Avalon GloboCare Corp. provided a year-end business update. Avalon entered into a new collaboration with University of Pittsburgh Medical Center to develop new cancer immunotherapy approaches and streamline manufacturing processes to bring these powerful treatments to cancer patients with a rapid bio-manufacturing time.

Avalon's lead candidate, AVA-011, combines Avalon's FLASH-CAR technology with an innovative messenger ribonucleic acid-based technology platform, and is currently at an IND-enabling stage.

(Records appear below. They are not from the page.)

--- src/rtl/mips_pkg.sv ---
// Shared MIPS execute-stage types: ALU/MDU operation codes and the MDU sequencing states.
package mips_pkg;

  typedef enum logic [4:0] {
    ALU_AND   = 5'd0,
    ALU_OR    = 5'd1,
    ALU_XOR   = 5'd2,
    ALU_NOR   = 5'd3,
    ALU_ADD   = 5'd4,
    ALU_ADDU  = 5'd5,
    ALU_SUB   = 5'd6,
    ALU_SUBU  = 5'd7,
    ALU_SLT   = 5'd8,
    ALU_SLTU  = 5'd9,
    ALU_SLL   = 5'd10,
    ALU_SRL   = 5'd11,
    ALU_SRA   = 5'd12,
    ALU_LUI   = 5'd13,
    ALU_PASSA = 5'd14,
    ALU_PASSB = 5'd15,
    MDU_MULT  = 5'd16,
    MDU_MULTU = 5'd17,
    MDU_DIV   = 5'd18,
    MDU_DIVU  = 5'd19
  } aluop_t;

  typedef enum logic [1:0] {IDLE, MUL, DIV, DONE} mdu_state_t;

  function automatic logic is_mdu(aluop_t f);
    return (f == MDU_MULT) || (f == MDU_MULTU) || (f == MDU_DIV) || (f == MDU_DIVU);
  endfunction

endpackage

--- src/rtl/div_iter.sv ---
// Radix-2 restoring divider on operand magnitudes, one quotient bit per cycle;
// q/r are sign-corrected combinationally while done is high.
module div_iter #(
  parameter int WIDTH = 32
) (
  input  logic             clk,
  input  logic             reset,
  input  logic             start,
  input  logic             sgn,
  input  logic [WIDTH-1:0] a,
  input  logic [WIDTH-1:0] b,
  output logic             busy,
  output logic             done,
  output logic [WIDTH-1:0] q,
  output logic [WIDTH-1:0] r
);

  localparam int CW = $clog2(WIDTH + 1);

  logic [WIDTH-1:0] rem_reg, quo_reg, dvs_reg, dvd_reg;
  logic [CW-1:0]    cnt_reg;
  logic             busy_reg, done_reg, q_neg_reg, r_neg_reg, b_zero_reg;
  logic             a_neg, b_neg;
  logic [WIDTH:0]   shifted, diff;

  assign a_neg   = sgn & a[WIDTH-1];
  assign b_neg   = sgn & b[WIDTH-1];
  assign shifted = {rem_reg, quo_reg[WIDTH-1]};
  assign diff    = shifted - {1'b0, dvs_reg};

  always_ff @(posedge clk) begin
    if (reset) begin
      busy_reg <= 1'b0;
      done_reg <= 1'b0;
    end else begin
      done_reg <= 1'b0;
      if (start) begin
        busy_reg   <= 1'b1;
        cnt_reg    <= CW'(WIDTH);
        rem_reg    <= '0;
        quo_reg    <= a_neg ? -a : a;
        dvs_reg    <= b_neg ? -b : b;
        dvd_reg    <= a;
        q_neg_reg  <= a_neg ^ b_neg;
        r_neg_reg  <= a_neg;
        b_zero_reg <= (b == '0);
      end else if (busy_reg) begin
        // A borrow out of the trial subtraction means this quotient bit is 0: keep the old remainder.
        rem_reg <= diff[WIDTH] ? shifted[WIDTH-1:0] : diff[WIDTH-1:0];
        quo_reg <= {quo_reg[WIDTH-2:0], ~diff[WIDTH]};
        cnt_reg <= cnt_reg - CW'(1);
        if (cnt_reg == CW'(1)) begin
          busy_reg <= 1'b0;
          done_reg <= 1'b1;
        end
      end
    end
  end

  assign busy = busy_reg;
  assign done = done_reg;
  // Divide-by-zero bypasses sign correction so the quotient stays all ones and hi echoes the dividend.
  assign q = b_zero_reg ? '1 : (q_neg_reg ? -quo_reg : quo_reg);
  assign r = b_zero_reg ? dvd_reg : (r_neg_reg ? -rem_reg : rem_reg);

endmodule

--- src/rtl/alu_mdu_pipe.sv ---
// Execute-stage ALU plus MULT/DIV unit behind a valid/ready handshake; ALU ops take one
// cycle, multiplies run through a fixed-latency pipe, divides through div_iter.
module alu_mdu_pipe
  import mips_pkg::*;
#(
  parameter int WIDTH   = 32,
  parameter int MUL_LAT = 3,
  parameter int EN_MDU  = 1
) (
  input  logic             clk,
  input  logic             reset,
  input  logic             flush,
  input  logic             in_valid,
  output logic             in_ready,
  input  logic [WIDTH-1:0] a,
  input  logic [WIDTH-1:0] b,
  input  aluop_t           func,
  output logic             out_valid,
  input  logic             out_ready,
  output logic [WIDTH-1:0] c,
  output logic [WIDTH-1:0] hi,
  output logic [WIDTH-1:0] lo,
  output logic             hilo_we,
  output logic             exception_of
);

  localparam int SHW  = $clog2(WIDTH);
  localparam int HW   = WIDTH / 2;
  localparam int NSTG = MUL_LAT - 1;

  mdu_state_t       state_reg;
  logic             out_valid_reg, hilo_we_reg, exc_reg;
  logic [WIDTH-1:0] c_reg, hi_reg, lo_reg;

  logic             accept, mdu_op, acc_mul, acc_div;
  logic [SHW-1:0]   shamt;
  logic [WIDTH:0]   add_x, sub_x;
  logic [WIDTH-1:0] alu_c;
  logic             alu_ov;
  logic [2*WIDTH-1:0] mul_a, mul_b, prod, mul_res;
  logic             mul_fire;
  logic             div_busy, div_done;
  logic [WIDTH-1:0] div_q, div_r;

  assign in_ready = (state_reg == IDLE) & ~div_busy & (~out_valid_reg | out_ready) & ~flush;
  assign accept   = in_valid & in_ready;
  assign mdu_op   = (EN_MDU != 0) && is_mdu(func);
  assign acc_mul  = accept & mdu_op & ((func == MDU_MULT) | (func == MDU_MULTU));
  assign acc_div  = accept & mdu_op & ((func == MDU_DIV) | (func == MDU_DIVU));

  assign shamt = a[SHW-1:0];
  assign add_x = {a[WIDTH-1], a} + {b[WIDTH-1], b};
  assign sub_x = {a[WIDTH-1], a} - {b[WIDTH-1], b};

  always_comb begin
    alu_c  = '0;
    alu_ov = 1'b0;
    case (func)
      ALU_AND:   alu_c = a & b;
      ALU_OR:    alu_c = a | b;
      ALU_XOR:   alu_c = a ^ b;
      ALU_NOR:   alu_c = ~(a | b);
      ALU_ADD: begin
        alu_c  = add_x[WIDTH-1:0];
        alu_ov = add_x[WIDTH] ^ add_x[WIDTH-1];
      end
      ALU_ADDU:  alu_c = a + b;
      ALU_SUB: begin
        alu_c  = sub_x[WIDTH-1:0];
        alu_ov = sub_x[WIDTH] ^ sub_x[WIDTH-1];
      end
      ALU_SUBU:  alu_c = a - b;
      ALU_SLT:   alu_c = {{(WIDTH-1){1'b0}}, ($signed(a) < $signed(b))};
      ALU_SLTU:  alu_c = {{(WIDTH-1){1'b0}}, (a < b)};
      ALU_SLL:   alu_c = b << shamt;
      ALU_SRL:   alu_c = b >> shamt;
      ALU_SRA:   alu_c = $signed(b) >>> shamt;
      ALU_LUI:   alu_c = {b[HW-1:0], {HW{1'b0}}};
      ALU_PASSA: alu_c = a;
      ALU_PASSB: alu_c = b;
      default:   alu_c = '0;
    endcase
  end

  // Extend both operands to 2*WIDTH so one unsigned multiplier serves MULT and MULTU.
  assign mul_a = (func == MDU_MULT) ? {{WIDTH{a[WIDTH-1]}}, a} : {{WIDTH{1'b0}}, a};
  assign mul_b = (func == MDU_MULT) ? {{WIDTH{b[WIDTH-1]}}, b} : {{WIDTH{1'b0}}, b};
  assign prod  = mul_a * mul_b;

  generate
    if (NSTG == 0) begin : g_mul_direct
      assign mul_fire = acc_mul;
      assign mul_res  = prod;
    end else begin : g_mul_pipe
      logic [2*WIDTH-1:0] stg_reg [NSTG];
      logic               vld_reg [NSTG];
      for (genvar gi = 0; gi < NSTG; gi++) begin : g_stg
        if (gi == 0) begin : g_first
          always_ff @(posedge clk) begin
            vld_reg[gi] <= (reset | flush) ? 1'b0 : acc_mul;
            stg_reg[gi] <= prod;
          end
        end else begin : g_next
          always_ff @(posedge clk) begin
            vld_reg[gi] <= (reset | flush) ? 1'b0 : vld_reg[gi-1];
            stg_reg[gi] <= stg_reg[gi-1];
          end
        end
      end
      assign mul_fire = vld_reg[NSTG-1];
      assign mul_res  = stg_reg[NSTG-1];
    end
  endgenerate

  div_iter #(.WIDTH(WIDTH)) u_div (
    .clk   (clk),
    .reset (reset | flush),
    .start (acc_div),
    .sgn   (func == MDU_DIV),
    .a     (a),
    .b     (b),
    .busy  (div_busy),
    .done  (div_done),
    .q     (div_q),
    .r     (div_r)
  );

  always_ff @(posedge clk) begin
    if (reset) begin
      state_reg     <= IDLE;
      out_valid_reg <= 1'b0;
      c_reg         <= '0;
      hi_reg        <= '0;
      lo_reg        <= '0;
      hilo_we_reg   <= 1'b0;
      exc_reg       <= 1'b0;
    end else if (flush) begin
      state_reg     <= IDLE;
      out_valid_reg <= 1'b0;
    end else begin
      if (out_valid_reg && out_ready) begin
        out_valid_reg <= 1'b0;
        if (state_reg == DONE) state_reg <= IDLE;
      end
      if (accept) begin
        if (acc_mul) begin
          state_reg <= MUL;
        end else if (acc_div) begin
          state_reg <= DIV;
        end else begin
          out_valid_reg <= 1'b1;
          c_reg         <= alu_c;
          hi_reg        <= '0;
          lo_reg        <= '0;
          hilo_we_reg   <= 1'b0;
          exc_reg       <= alu_ov;
        end
      end
      // Later assignments win: with a single-cycle multiplier the accept and the result share an edge.
      if (mul_fire || div_done) begin
        state_reg     <= DONE;
        out_valid_reg <= 1'b1;
        c_reg         <= '0;
        hilo_we_reg   <= 1'b1;
        exc_reg       <= 1'b0;
        if (mul_fire) {hi_reg, lo_reg} <= mul_res;
        else begin
          hi_reg <= div_r;
          lo_reg <= div_q;
        end
      end
    end
  end

  assign out_valid    = out_valid_reg;
  assign c            = c_reg;
  assign hi           = hi_reg;
  assign lo           = lo_reg;
  assign hilo_we      = hilo_we_reg;
  assign exception_of = exc_reg;

endmodule

--- config.mk ---
export PLATFORM = sky130hd
export DESIGN_NAME = alu_mdu_pipe
export DESIGN_NICKNAME = d
export VERILOG_FILES = /design/src/rtl/mips_pkg.sv /design/src/rtl/div_iter.sv /design/src/rtl/alu_mdu_pipe.sv
export SDC_FILE = /design/constraint.sdc
export NUM_CORES = 2
export LEC_CHECK = 0
export ABC_AREA = 1
export CORE_UTILIZATION = 60
export DETAILED_ROUTE_END_ITERATION = 6
export PLACE_DENSITY = 0.84
export SETUP_SLACK_MARGIN = 0.4
export SYNTH_ARGS = -nofsm -noshare
export SYNTH_HDL_FRONTEND = slang
export SYNTH_HIERARCHICAL = 1
export SYNTH_SLANG_ARGS = --single-unit
--- constraint.sdc ---
create_clock -name clk -period 23.5 [get_ports clk]
set_input_delay 4.7 -clock clk [delete_from_list [all_inputs] [get_ports clk]]
set_output_delay 4.7 -clock clk [all_outputs]
set_load 0.02 [all_outputs]
==> metrics <==
status=complete, but fails checks; failing checks=design-rule violations; FMAX=0.0659 GHz; Syn Std Cell Area=77900 um2; post-DP HPWL=261 mm; max FFs per register=128; Root Driver=clkbuf_16; #FFs+latches synth=370; Placer Congestion=1.11; Num CTS Buffers=42; Max-cap violations=0; top cells by area in the synthesized netlist=fa_1, nand2_1, inv_1; min cycle time layout=15.16 ns; Tot GR Track Use=51.0%; largest area contributor in the netlist=fa_1; Slew headroom=3.25%; crit path kind=input pin to register; syn_nets=12400; Hold WC Path Type=register to register; register area share after synthesis=11.3%; Crit path depth=37; First DRT Iteration DRCs=10400; CP Capture Type=register; uppermost layer routed=met5; GR Overflow Total=0; DRT Pass-1 Iters=7; DR WL met3=49.4 mm; pin count of the biggest net entering global routing=99; CTS clk-pin slew, worst paths=0.07 ns; yosys warns=6; DR vias=74100; via density per instance=6.10; Die Ht=362 um; reg2reg path depth=8; Antenna Violating Nets Remaining=0; I/O Buffers=173; nets=12300; DR WL/cell=27.4 um; Clock Path Buffers=3; Final setup viols=0; CTS Sinks=370; period utilization=64.5%; commonest non-fill, non-tap cell in the layout=nand2_1; initial antenna violation count=35; P&R area growth vs syn=5.61%; max incr delay on CP=1.03 ns; slowest stage cell on the critical path=nor2_1; family with the most delay on the worst path=adder cells; Worst Path Required=24.04 ns; Max Slew Vio Count=0; row cnt=131; Startpoint Class=input pin; commonest cells after routing, fill and taps aside=nand2_1, inv_1, fa_1; number of synthesized flops with an enable pin=137; setup TNS=0 ns; core outline area=128000 um2; clk_skew=0.0402 ns; DRT met1 WL=109 mm; Routed WL=333 mm; Mean Syn Cell Area=7.44 um2; Setup Buffers After CTS=0; proportion of layout cells with a drive suffix above 1=3.62%; I/O Pins=174; CTS tree=built; Critical Path Fanout Max=49; Synth top area share=36.6%; die width=362 um; Remaining DRCs=64; H-tree depth=2; Initial Utilization=60.8%; RSZ-0062 raised after global routing=false; # hold bufs at CTS=0; worst hold path depth=0; first-pass GRT wire length=482 mm; Worst Tran Pin Value=1.45 ns; met2 wire length=138 mm; buffer and inverter count on the worst path=13; CTS resizes=0; final hold violation count=0; number of distinct library cells after synthesis=56; Post-synth ARST share=0%; Mapped Cells=10500; worst-skew pair later-pin latency=0.67 ns; Worst Path Arrival=15.70 ns; prevailing post-synth register cell=dfxtp_1; die area=131000 um2; vias in the first global route=74800
cell usage after synthesis, drive strengths merged (11+ instances only):
cell    number
a21o        20
a21oi      331
a31oi       19
and2        12
buf        121
clkbuf     303
dfxtp      233
edfxtp     137
fa        1423
ha         445
inv       2590
mux2        64
nand2     2689
nand3      665
nand3b      11
nand4       73
nor2       657
nor3        49
nor4        25
o211ai      48
o21ai      296
o21bai      22
o22ai       29
or2         19
xnor2       31
xor2       106
stage by stage:
step	hold WS (ns)	cell area, um2	setup WS [ns]	instances	utilization, %
finish	0.299	82200	8.34	12200	64.2
global route	0.313	82200	7.95	12100	64.1
CTS	0.297	82200	8.50	12100	64.1
detailed placement	0.312	80600	7.89	12100	62.9
global placement	0.311	80600	7.90	12100	62.9
floorplan	0.310	77900	9.81	10500	-
layer usage:
metal	up-vias	GRT usage, %
met5	-	1.15
li1	30900	-
met1	35300	58.9
met3	1973	20.0
met2	5985	74.2
met4	34	43.1
area by class of cell:
cell class | instances | area [um2]
antenna | 25 | 62.6
multi-input combinational | 7076 | 57700
fill | 11000 | 45900
timing repair buffer | 285 | 2290
clock buffer | 50 | 1140
tap | 1729 | 2160
inverter | 2593 | 9740
sequential | 370 | 8780
clock inverter | 28 | 392
logic make-up (layout without fill, tap and decap cells):
logic type | Yosys count | count (layout) | synth area share, %
and+or+nand+nor | 4207 | 4207 | 22.1
other | 0 | 25 | 0
adders and majority gates | 1868 | 1868 | 43.7
xor gates and xnor gates | 137 | 137 | 1.54
muxes | 64 | 64 | 0.925
AOI/OAI and AO/OA | 800 | 800 | 5.66
DFF | 370 | 370 | 11.3
buffers and inverters | 3017 | 2956 | 14.7
worst paths after layout:
kind | startpoint | to | slack, ns
max | func[1] | g_mul_pipe.stg_reg[0][63] | 8.34
min reg2reg | g_mul_pipe.stg_reg[0][5] | g_mul_pipe.stg_reg[0][69] | 0.30
min | g_mul_pipe.stg_reg[0][5] | g_mul_pipe.stg_reg[0][69] | 0.30
max reg2reg | g_mul_pipe.vld_reg[0][1] | c[10] | 19.66
Power is not shown: default switching activity piles up to over one toggle a cycle in this logic, so the estimate is an artifact.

Avalon is on track to initiate AVA-011 first-in-human clinical trial by mid-2022. This non-viral, next-generation chimeric antigen receptor-based cellular therapies approach is expected to streamline and enhance the quality of clinical-grade CAR T-cell manufacturing and the Company believes will result in efficacious, lower cost cellular therapy products, making them accessible to a wider range of cancer patients.

Avalon's research partnership with the University of Natural Resources and Life Sciences in Vienna, Austria, is rapidly progressing. The co-development of a novel, cell-free, in-silico system with BOKU expands Avalon's ability to design and produce novel cell membrane proteins—including receptors found on the surface of immune cells and cancer cells that function in cell signaling and are important drug targets. This system also provides Avalon with an efficient tool to screen and optimize potential therapeutic targets.

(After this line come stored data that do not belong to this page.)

==> src/rtl/instruction_memory_loader.sv <==
// Framed byte-stream loader driving byte writes into instruction memory.
// Optional trailing checksum byte enabled by defining LOADER_CHECKSUM_EN.
module instruction_memory_loader #(
  parameter int I_ADDR_W       = 12,
  parameter int I_MEMORY_DEPTH = 1 << I_ADDR_W
) (
  input  logic                clk,
  input  logic                rst,
  input  logic [7:0]          rx_data,
  input  logic                rx_valid,
  output logic                rx_ready,
  output logic                mem_we,
  output logic [I_ADDR_W-1:0] mem_waddr,
  output logic [7:0]          mem_wdata,
  output logic                cpu_hold,
  output logic                done,
  output logic                error
);

  typedef enum logic [2:0] {
    IDLE, ADDR_LO, ADDR_HI, LEN_LO, LEN_HI, DATA, CSUM
  } state_t;

  localparam logic [7:0]  SYNC  = 8'hA5;
  localparam logic [16:0] DEPTH = 17'(I_MEMORY_DEPTH);

  state_t state_q, state_d;
  logic [15:0] addr_q, addr_d;
  logic [15:0] len_q, len_d;
  logic [15:0] len_full;
  logic        acc;
  logic        we_d, hold_d, done_d, err_d;
  logic [I_ADDR_W-1:0] waddr_d;
  logic [7:0]          wdata_d;
`ifdef LOADER_CHECKSUM_EN
  logic [7:0] sum_q, sum_d, sum_chk;
`endif

  assign acc      = rx_valid && rx_ready;
  assign len_full = {rx_data, len_q[7:0]};

  always_comb begin
    state_d = state_q;
    addr_d  = addr_q;
    len_d   = len_q;
    we_d    = 1'b0;
    waddr_d = mem_waddr;
    wdata_d = mem_wdata;
    hold_d  = cpu_hold;
    done_d  = 1'b0;
    err_d   = 1'b0;
`ifdef LOADER_CHECKSUM_EN
    sum_d   = sum_q;
    sum_chk = sum_q + rx_data;
`endif
    if (acc) begin
      unique case (state_q)
        IDLE: begin
          if (rx_data == SYNC) begin
            state_d = ADDR_LO;
            hold_d  = 1'b1;
`ifdef LOADER_CHECKSUM_EN
            sum_d   = 8'h00;
`endif
          end
        end
        ADDR_LO: begin
          addr_d  = {8'h00, rx_data};
          state_d = ADDR_HI;
        end
        ADDR_HI: begin
          addr_d  = {rx_data, addr_q[7:0]};
          state_d = LEN_LO;
        end
        LEN_LO: begin
          len_d   = {8'h00, rx_data};
          state_d = LEN_HI;
        end
        LEN_HI: begin
          len_d = len_full;
          if ({1'b0, len_full} > DEPTH) begin
            err_d   = 1'b1;
            state_d = IDLE;
          end else if (len_full == 16'd0) begin
`ifdef LOADER_CHECKSUM_EN
            state_d = CSUM;
`else
            done_d  = 1'b1;
            hold_d  = 1'b0;
            state_d = IDLE;
`endif
          end else begin
            state_d = DATA;
          end
        end
        DATA: begin
          // upper address bits beyond I_ADDR_W fall away, giving the wrap
          we_d    = 1'b1;
          waddr_d = addr_q[I_ADDR_W-1:0];
          wdata_d = rx_data;
          addr_d  = addr_q + 16'd1;
          len_d   = len_q - 16'd1;
`ifdef LOADER_CHECKSUM_EN
          sum_d   = sum_chk;
          if (len_q == 16'd1) state_d = CSUM;
`else
          if (len_q == 16'd1) begin
            done_d  = 1'b1;
            hold_d  = 1'b0;
            state_d = IDLE;
          end
`endif
        end
`ifdef LOADER_CHECKSUM_EN
        CSUM: begin
          state_d = IDLE;
          if (sum_chk == 8'h00) begin
            done_d = 1'b1;
            hold_d = 1'b0;
          end else begin
            err_d  = 1'b1;
          end
        end
`endif
        default: state_d = IDLE;
      endcase
    end
  end

  always_ff @(posedge clk) begin
    if (rst) begin
      state_q   <= IDLE;
      addr_q    <= '0;
      len_q     <= '0;
      rx_ready  <= 1'b0;
      mem_we    <= 1'b0;
      mem_waddr <= '0;
      mem_wdata <= '0;
      cpu_hold  <= 1'b0;
      done      <= 1'b0;
      error     <= 1'b0;
`ifdef LOADER_CHECKSUM_EN
      sum_q     <= '0;
`endif
    end else begin
      state_q   <= state_d;
      addr_q    <= addr_d;
      len_q     <= len_d;
      rx_ready  <= 1'b1;
      mem_we    <= we_d;
      mem_waddr <= waddr_d;
      mem_wdata <= wdata_d;
      cpu_hold  <= hold_d;
      done      <= done_d;
      error     <= err_d;
`ifdef LOADER_CHECKSUM_EN
      sum_q     <= sum_d;
`endif
    end
  end

endmodule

Avalon has co-developed and jointly filed a patent with BOKU on a novel platform of S-layer coated emulsome technology for next-generation, targeted drug delivery and cellular immunotherapy applications. The Company believes this novel SLET platform will help accelerate the development of Avalon's mRNA-based Flash-CAR™ and other cellular therapy programs. Targeted delivery of mRNA into immune effector cells using SLET can potentially open the door to new generation of cancer immunotherapy and other applications including targeted drug delivery and therapeutics, vaccine development, in vitro diagnostics, and cellular medicines.